Villepinte (France), April 8, 2021 (6:00 p.m. CET) – Guerbet (FR0000032526 GBT), a global leader in medical imaging, has announced the approval of an additional indication for Lipiodol® Ultra-Fluid by the South African SAHPRA (national medical products administration) for use in conventional transarterial chemo-embolization (cTACE) for intermediate-stage hepatocellular carcinoma (HCC) in adult patients in South Africa.

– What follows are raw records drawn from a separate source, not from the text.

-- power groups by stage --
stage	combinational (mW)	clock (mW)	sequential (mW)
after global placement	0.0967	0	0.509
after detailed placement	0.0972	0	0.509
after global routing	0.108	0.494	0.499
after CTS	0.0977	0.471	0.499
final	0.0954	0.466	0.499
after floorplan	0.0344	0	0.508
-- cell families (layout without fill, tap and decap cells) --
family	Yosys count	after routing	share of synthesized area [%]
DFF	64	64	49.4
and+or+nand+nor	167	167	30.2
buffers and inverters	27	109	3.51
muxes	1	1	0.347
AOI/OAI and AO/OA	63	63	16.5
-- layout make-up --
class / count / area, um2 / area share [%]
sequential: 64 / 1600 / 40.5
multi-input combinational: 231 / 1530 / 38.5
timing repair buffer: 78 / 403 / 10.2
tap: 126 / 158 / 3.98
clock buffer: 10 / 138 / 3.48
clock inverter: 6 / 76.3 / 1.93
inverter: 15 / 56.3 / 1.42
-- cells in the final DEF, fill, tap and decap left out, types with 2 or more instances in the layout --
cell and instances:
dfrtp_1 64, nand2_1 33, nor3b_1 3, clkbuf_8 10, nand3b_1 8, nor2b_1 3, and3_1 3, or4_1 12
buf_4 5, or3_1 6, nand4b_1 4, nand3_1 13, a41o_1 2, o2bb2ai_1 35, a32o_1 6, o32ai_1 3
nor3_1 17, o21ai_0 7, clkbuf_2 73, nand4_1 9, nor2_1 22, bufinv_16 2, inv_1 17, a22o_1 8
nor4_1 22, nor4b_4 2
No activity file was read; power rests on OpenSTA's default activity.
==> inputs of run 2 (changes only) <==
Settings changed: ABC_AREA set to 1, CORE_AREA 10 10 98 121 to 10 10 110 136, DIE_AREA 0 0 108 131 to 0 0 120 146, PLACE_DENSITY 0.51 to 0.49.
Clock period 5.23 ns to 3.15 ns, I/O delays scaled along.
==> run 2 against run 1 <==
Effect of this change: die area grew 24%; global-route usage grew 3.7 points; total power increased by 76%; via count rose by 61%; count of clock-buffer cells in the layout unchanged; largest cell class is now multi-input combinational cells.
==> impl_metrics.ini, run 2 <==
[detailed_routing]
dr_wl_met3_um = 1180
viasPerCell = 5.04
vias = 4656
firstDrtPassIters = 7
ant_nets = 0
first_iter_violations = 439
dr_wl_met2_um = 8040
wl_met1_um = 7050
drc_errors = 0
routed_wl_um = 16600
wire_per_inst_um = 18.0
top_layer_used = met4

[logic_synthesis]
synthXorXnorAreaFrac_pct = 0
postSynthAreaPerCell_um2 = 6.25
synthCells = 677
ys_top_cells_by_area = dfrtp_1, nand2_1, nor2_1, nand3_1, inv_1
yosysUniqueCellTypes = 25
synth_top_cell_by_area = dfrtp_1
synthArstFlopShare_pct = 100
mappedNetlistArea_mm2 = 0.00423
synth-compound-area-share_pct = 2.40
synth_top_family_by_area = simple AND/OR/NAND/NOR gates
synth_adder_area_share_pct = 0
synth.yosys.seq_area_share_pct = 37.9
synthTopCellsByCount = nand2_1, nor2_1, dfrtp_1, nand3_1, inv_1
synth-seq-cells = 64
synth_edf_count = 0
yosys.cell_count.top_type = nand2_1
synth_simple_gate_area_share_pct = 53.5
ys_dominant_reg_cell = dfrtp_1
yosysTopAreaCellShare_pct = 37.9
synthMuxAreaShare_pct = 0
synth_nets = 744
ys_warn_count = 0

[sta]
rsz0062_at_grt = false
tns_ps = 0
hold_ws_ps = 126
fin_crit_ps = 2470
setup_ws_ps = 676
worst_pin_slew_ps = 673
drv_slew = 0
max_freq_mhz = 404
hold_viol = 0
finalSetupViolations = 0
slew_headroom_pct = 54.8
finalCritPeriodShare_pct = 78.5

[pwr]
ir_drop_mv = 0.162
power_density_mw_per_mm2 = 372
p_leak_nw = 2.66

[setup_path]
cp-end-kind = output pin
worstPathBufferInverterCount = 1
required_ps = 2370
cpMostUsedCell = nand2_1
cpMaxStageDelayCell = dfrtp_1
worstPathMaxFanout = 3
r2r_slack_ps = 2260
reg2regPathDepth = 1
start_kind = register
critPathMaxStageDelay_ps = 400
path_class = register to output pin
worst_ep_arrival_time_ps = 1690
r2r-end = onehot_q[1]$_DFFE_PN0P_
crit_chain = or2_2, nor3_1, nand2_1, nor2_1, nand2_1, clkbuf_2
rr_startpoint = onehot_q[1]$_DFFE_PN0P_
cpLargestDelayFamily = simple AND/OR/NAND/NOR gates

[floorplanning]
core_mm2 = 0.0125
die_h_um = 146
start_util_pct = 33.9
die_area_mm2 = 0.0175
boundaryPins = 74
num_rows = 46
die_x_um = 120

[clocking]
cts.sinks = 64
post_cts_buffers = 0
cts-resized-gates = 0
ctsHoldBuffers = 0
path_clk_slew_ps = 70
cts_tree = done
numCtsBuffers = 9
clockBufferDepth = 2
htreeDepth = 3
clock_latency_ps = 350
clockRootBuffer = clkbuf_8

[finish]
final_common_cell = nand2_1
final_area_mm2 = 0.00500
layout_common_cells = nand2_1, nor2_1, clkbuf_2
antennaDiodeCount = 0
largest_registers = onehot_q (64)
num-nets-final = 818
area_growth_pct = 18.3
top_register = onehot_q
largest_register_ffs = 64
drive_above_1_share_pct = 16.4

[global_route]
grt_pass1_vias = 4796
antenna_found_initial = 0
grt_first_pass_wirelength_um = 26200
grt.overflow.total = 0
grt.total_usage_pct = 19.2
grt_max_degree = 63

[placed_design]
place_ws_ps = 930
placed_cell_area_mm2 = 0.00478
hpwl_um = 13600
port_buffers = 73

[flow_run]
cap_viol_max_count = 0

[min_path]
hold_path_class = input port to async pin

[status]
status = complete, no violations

HCC is the most common primary liver cancer and the third biggest cause of death due to cancer worldwide1.
“Guerbet is honored to receive the SAHPRA approval for this indication for Lipiodol® Ultra-Fluid in South Africa. Moreover, this new indication is fully aligned with our Guerbet Purpose revealed last week: ‘Build lasting relationships so that we enable people to live better’,” commented Philippe Havard, Head of Marketing Lipiodol® Oncology. “Development of image-guided procedures is a top priority for Guerbet’s Interventional Imaging Business Unit as we work to enhance liver cancer patients’ prognosis and quality of life in South Africa and worldwide.”

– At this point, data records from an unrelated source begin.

<file path="src/rtl/core/cwt_pkg.sv">
`timescale 1ns / 1ps

package cwt_pkg;

    localparam int TAG_BITS  = 16;
    localparam int TIME_BITS = 32;
    localparam int MIN_BITS  = 16;

    localparam int APB_ADDR_BITS = 3;
    localparam int APB_DATA_BITS = 32;

    localparam logic [MIN_BITS-1:0] MIN_INTERVAL_RESET = MIN_BITS'(1000);

    // Register index of min_interval (byte address bits above the word offset).
    localparam logic REG_MIN_INTERVAL = 1'b0;

    // Event kinds.
    localparam logic [2:0] KIND_REQUEST  = 3'd0;
    localparam logic [2:0] KIND_STARTED  = 3'd1;
    localparam logic [2:0] KIND_COMPLETE = 3'd2;
    localparam logic [2:0] KIND_TICK     = 3'd3;
    localparam logic [2:0] KIND_CLOSE    = 3'd4;

    typedef enum logic [2:0] {
        ACT_NONE         = 3'd0,
        ACT_DISPATCH     = 3'd1,
        ACT_STARTED      = 3'd2,
        ACT_DEFERRED     = 3'd3,
        ACT_QUEUED       = 3'd4,
        ACT_DROP_CLOSED  = 3'd5,
        ACT_DROP_PENDING = 3'd6,
        ACT_IDLE         = 3'd7
    } action_t;

    typedef struct packed {
        action_t             action;
        logic [TAG_BITS-1:0] tag;
        logic                protocol_error;
    } result_t;

endpackage

</file>
<file path="src/rtl/core/cwt_apb_regs.sv">
`timescale 1ns / 1ps

module cwt_apb_regs (
    input  logic                               clk,
    input  logic                               rst_n,
    input  logic                               psel,
    input  logic                               penable,
    input  logic                               pwrite,
    input  logic [cwt_pkg::APB_ADDR_BITS-1:0]  paddr,
    input  logic [cwt_pkg::APB_DATA_BITS-1:0]  pwdata,
    output logic [cwt_pkg::APB_DATA_BITS-1:0]  prdata,
    output logic [cwt_pkg::MIN_BITS-1:0]       min_interval
);
    import cwt_pkg::*;

    logic [MIN_BITS-1:0] min_interval_reg;
    logic                reg_sel;

    assign reg_sel = (paddr[APB_ADDR_BITS-1] == REG_MIN_INTERVAL);

    always_ff @(posedge clk or negedge rst_n)
    begin
        if (!rst_n)
        begin
            min_interval_reg <= MIN_INTERVAL_RESET;
        end
        else if (psel && penable && pwrite && reg_sel)
        begin
            min_interval_reg <= pwdata[MIN_BITS-1:0];
        end
    end

    always_comb
    begin
        prdata = '0;
        if (reg_sel)
        begin
            prdata = {{(APB_DATA_BITS-MIN_BITS){1'b0}}, min_interval_reg};
        end
    end

    assign min_interval = min_interval_reg;

endmodule

</file>
<file path="src/rtl/core/cwt_core.sv">
`timescale 1ns / 1ps

module cwt_core (
    input  logic                           clk,
    input  logic                           rst_n,
    input  logic                           step,
    input  logic [2:0]                     kind,
    input  logic [cwt_pkg::TAG_BITS-1:0]   activity_tag,
    input  logic [cwt_pkg::MIN_BITS-1:0]   min_interval,
    output cwt_pkg::result_t               result
);
    import cwt_pkg::*;

    logic                 executing_reg, executing_next;
    logic                 pending_reg, pending_next;
    logic                 awaiting_reg, awaiting_next;
    logic                 closed_reg, closed_next;
    logic                 ever_started_reg, ever_started_next;
    logic                 timer_armed_reg, timer_armed_next;
    logic [TAG_BITS-1:0]  pending_tag_reg, pending_tag_next;
    logic [TAG_BITS-1:0]  running_tag_reg, running_tag_next;
    logic [TIME_BITS-1:0] now_reg, now_next;
    logic [TIME_BITS-1:0] last_start_reg, last_start_next;
    logic [TIME_BITS-1:0] deadline_reg, deadline_next;

    logic [TIME_BITS-1:0] elapsed;
    logic [TIME_BITS-1:0] min_wide;
    logic [TIME_BITS-1:0] now_inc;
    logic                 may_start;

    assign min_wide  = {{(TIME_BITS-MIN_BITS){1'b0}}, min_interval};
    assign elapsed   = now_reg - last_start_reg;
    assign now_inc   = now_reg + TIME_BITS'(1);
    assign may_start = !ever_started_reg || (elapsed >= min_wide);

    always_comb
    begin
        executing_next    = executing_reg;
        pending_next      = pending_reg;
        awaiting_next     = awaiting_reg;
        closed_next       = closed_reg;
        ever_started_next = ever_started_reg;
        timer_armed_next  = timer_armed_reg;
        pending_tag_next  = pending_tag_reg;
        running_tag_next  = running_tag_reg;
        now_next          = now_reg;
        last_start_next   = last_start_reg;
        deadline_next     = deadline_reg;
        result            = '{action: ACT_NONE, tag: '0, protocol_error: 1'b0};

        case (kind)
            KIND_REQUEST:
            begin
                result.tag = activity_tag;
                if (closed_reg)
                begin
                    result.action = ACT_DROP_CLOSED;
                end
                else if (pending_reg)
                begin
                    result.action = ACT_DROP_PENDING;
                end
                else if (executing_reg)
                begin
                    pending_tag_next = activity_tag;
                    pending_next     = 1'b1;
                    result.action    = ACT_QUEUED;
                end
                else if (may_start)
                begin
                    executing_next   = 1'b1;
                    pending_next     = 1'b0;
                    running_tag_next = activity_tag;
                    result.action    = ACT_DISPATCH;
                end
                else
                begin
                    pending_tag_next = activity_tag;
                    executing_next   = 1'b0;
                    pending_next     = 1'b1;
                    deadline_next    = last_start_reg + min_wide;
                    timer_armed_next = 1'b1;
                    result.action    = ACT_DEFERRED;
                end
            end
            KIND_STARTED:
            begin
                result.tag = running_tag_reg;
                if (!executing_reg || awaiting_reg)
                begin
                    result.protocol_error = 1'b1;
                end
                else
                begin
                    last_start_next   = now_reg;
                    awaiting_next     = 1'b1;
                    ever_started_next = 1'b1;
                    result.action     = ACT_STARTED;
                end
            end
            KIND_COMPLETE:
            begin
                result.tag = running_tag_reg;
                if (!executing_reg || !awaiting_reg)
                begin
                    result.protocol_error = 1'b1;
                end
                else
                begin
                    awaiting_next = 1'b0;
                    if (pending_reg)
                    begin
                        if (closed_reg)
                        begin
                            result.action = ACT_DROP_CLOSED;
                        end
                        else
                        begin
                            // The held request either starts now or waits on the timer;
                            // in both cases it is the tag that the result reports.
                            result.tag = pending_tag_reg;
                            if (may_start)
                            begin
                                executing_next   = 1'b1;
                                pending_next     = 1'b0;
                                running_tag_next = pending_tag_reg;
                                result.action    = ACT_DISPATCH;
                            end
                            else
                            begin
                                executing_next   = 1'b0;
                                pending_next     = 1'b1;
                                deadline_next    = last_start_reg + min_wide;
                                timer_armed_next = 1'b1;
                                result.action    = ACT_DEFERRED;
                            end
                        end
                    end
                    else
                    begin
                        executing_next = 1'b0;
                        result.action  = ACT_IDLE;
                    end
                end
            end
            KIND_TICK:
            begin
                now_next = now_inc;
                if (timer_armed_reg && (now_inc == deadline_reg))
                begin
                    timer_armed_next = 1'b0;
                    if (executing_reg || !pending_reg)
                    begin
                        result.protocol_error = 1'b1;
                        result.tag            = running_tag_reg;
                    end
                    else if (closed_reg)
                    begin
                        result.action = ACT_DROP_CLOSED;
                        result.tag    = running_tag_reg;
                    end
                    else
                    begin
                        pending_next     = 1'b0;
                        executing_next   = 1'b1;
                        running_tag_next = pending_tag_reg;
                        result.action    = ACT_DISPATCH;
                        result.tag       = pending_tag_reg;
                    end
                end
            end
            KIND_CLOSE:
            begin
                closed_next      = 1'b1;
                timer_armed_next = 1'b0;
            end
            default:
            begin
                result.action = ACT_NONE;
            end
        endcase
    end

    always_ff @(posedge clk or negedge rst_n)
    begin
        if (!rst_n)
        begin
            executing_reg    <= 1'b0;
            pending_reg      <= 1'b0;
            awaiting_reg     <= 1'b0;
            closed_reg       <= 1'b0;
            ever_started_reg <= 1'b0;
            timer_armed_reg  <= 1'b0;
            pending_tag_reg  <= '0;
            running_tag_reg  <= '0;
            now_reg          <= '0;
            last_start_reg   <= '0;
            deadline_reg     <= '0;
        end
        else if (step)
        begin
            executing_reg    <= executing_next;
            pending_reg      <= pending_next;
            awaiting_reg     <= awaiting_next;
            closed_reg       <= closed_next;
            ever_started_reg <= ever_started_next;
            timer_armed_reg  <= timer_armed_next;
            pending_tag_reg  <= pending_tag_next;
            running_tag_reg  <= running_tag_next;
            now_reg          <= now_next;
            last_start_reg   <= last_start_next;
            deadline_reg     <= deadline_next;
        end
    end

endmodule

</file>
<file path="src/rtl/core/coalescing_work_throttle_top.sv">
`timescale 1ns / 1ps

// Coalescing work throttle. Each request on the input channel is one event
// (work request with a tag, work started, work complete, time tick or close),
// and each produces exactly one result request carrying an action code, the
// tag the action concerns and a protocol-error flag. An event is evaluated in
// the cycle it is accepted and its result appears in the output register on
// the next cycle, so the block takes one event per cycle for as long as the
// output side keeps up. The output register is the only thing that gates
// throughput: a new event is taken whenever the register is empty or its
// result is being taken in the same cycle. min_interval is written through
// the APB port at byte address 0 and reads back there; it should only be
// changed while no event is in flight.
module coalescing_work_throttle_top (
    input  logic                               clk,
    input  logic                               rst_n,

    // Event channel.
    input  logic                               in_valid,
    output logic                               in_ready,
    input  logic [2:0]                         kind,
    input  logic [cwt_pkg::TAG_BITS-1:0]       activity_tag,

    // Result channel.
    output logic                               out_valid,
    input  logic                               out_ready,
    output logic [2:0]                         action,
    output logic [cwt_pkg::TAG_BITS-1:0]       result_tag,
    output logic                               protocol_error,

    // Configuration port.
    input  logic                               psel,
    input  logic                               penable,
    input  logic                               pwrite,
    input  logic [cwt_pkg::APB_ADDR_BITS-1:0]  paddr,
    input  logic [cwt_pkg::APB_DATA_BITS-1:0]  pwdata,
    output logic [cwt_pkg::APB_DATA_BITS-1:0]  prdata,
    output logic                               pready
);
    import cwt_pkg::*;

    logic [MIN_BITS-1:0] min_interval;
    logic                step;
    result_t             result;
    result_t             out_data_reg;
    logic                out_valid_reg;

    assign pready = 1'b1;

    cwt_apb_regs u_regs (
        .clk          (clk),
        .rst_n        (rst_n),
        .psel         (psel),
        .penable      (penable),
        .pwrite       (pwrite),
        .paddr        (paddr),
        .pwdata       (pwdata),
        .prdata       (prdata),
        .min_interval (min_interval)
    );

    // The output register can take a new result when it is empty or being drained.
    assign in_ready = !out_valid_reg || out_ready;
    assign step     = in_valid && in_ready;

    cwt_core u_core (
        .clk          (clk),
        .rst_n        (rst_n),
        .step         (step),
        .kind         (kind),
        .activity_tag (activity_tag),
        .min_interval (min_interval),
        .result       (result)
    );

    always_ff @(posedge clk or negedge rst_n)
    begin
        if (!rst_n)
        begin
            out_valid_reg <= 1'b0;
        end
        else if (in_ready)
        begin
            out_valid_reg <= in_valid;
        end
    end

    // Payload register needs no reset; it is only looked at while out_valid is high.
    always_ff @(posedge clk)
    begin
        if (step)
        begin
            out_data_reg <= result;
        end
    end

    assign out_valid      = out_valid_reg;
    assign action         = out_data_reg.action;
    assign result_tag     = out_data_reg.tag;
    assign protocol_error = out_data_reg.protocol_error;

endmodule

</file>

Lipiodol® Ultra-Fluid is used in interventional oncology for conventional transarterial chemo-embolization, a minimally invasive procedure which consists of mixing Lipiodol® Ultra-Fluid with an anticancer drug. The mixture is injected trans-arterially in the liver as a locoregional targeted chemotherapy for unresectable liver tumors (HCC). Lipiodol® Ultra-Fluid acts as a contrast agent, a drug vehicle and a dual arterio-portal transient embolic2.
Interventional oncology is increasingly being recognized as the fourth pillar of cancer care, alongside surgical oncology, medical oncology and radiation oncology, since the evidence supporting locoregional image-guided cancer therapies has significantly grown in recent years, as has the range of treatments and applications available.
cTACE has been established as the standard of care for the treatment of patients with intermediate stage HCC by several international clinical consensus guidelines in China, Japan, South Korea, Europe and the US. These consensus guidelines recommend cTACE for patients with intermediate stage HCC3,4,5,6,7.
EASL3 guidelines stipulate that these patients present a median survival of 2.5 years after TACE whereas cTACE extends the survival of these patients to a maximum of 37 months8.
Consequently, cTACE as a standard of care for primary liver cancer therapy has increasingly been recognized and utilized on all continents, with more than 400,000 patients being treated every year.
For interventional oncology procedures, Lipiodol® Ultra-Fluid is approved for the cTACE indication in EMEA (Austria, Belgium, Czech Republic, Denmark, France, Hungary, Iran, Ireland, Luxembourg, Portugal, South Africa, Switzerland, The Netherlands, Tunisia, Turkey), in the Americas (Argentina, Colombia, Brazil, Chile, Mexico, Peru, Uruguay) and in Asia-Pacific (Australia, Brunei Darussalam, Cambodia, Hong Kong, India, Mongolia, New Zealand, Philippines, South Korea, Sri Lanka, Taiwan, Thailand, Vietnam).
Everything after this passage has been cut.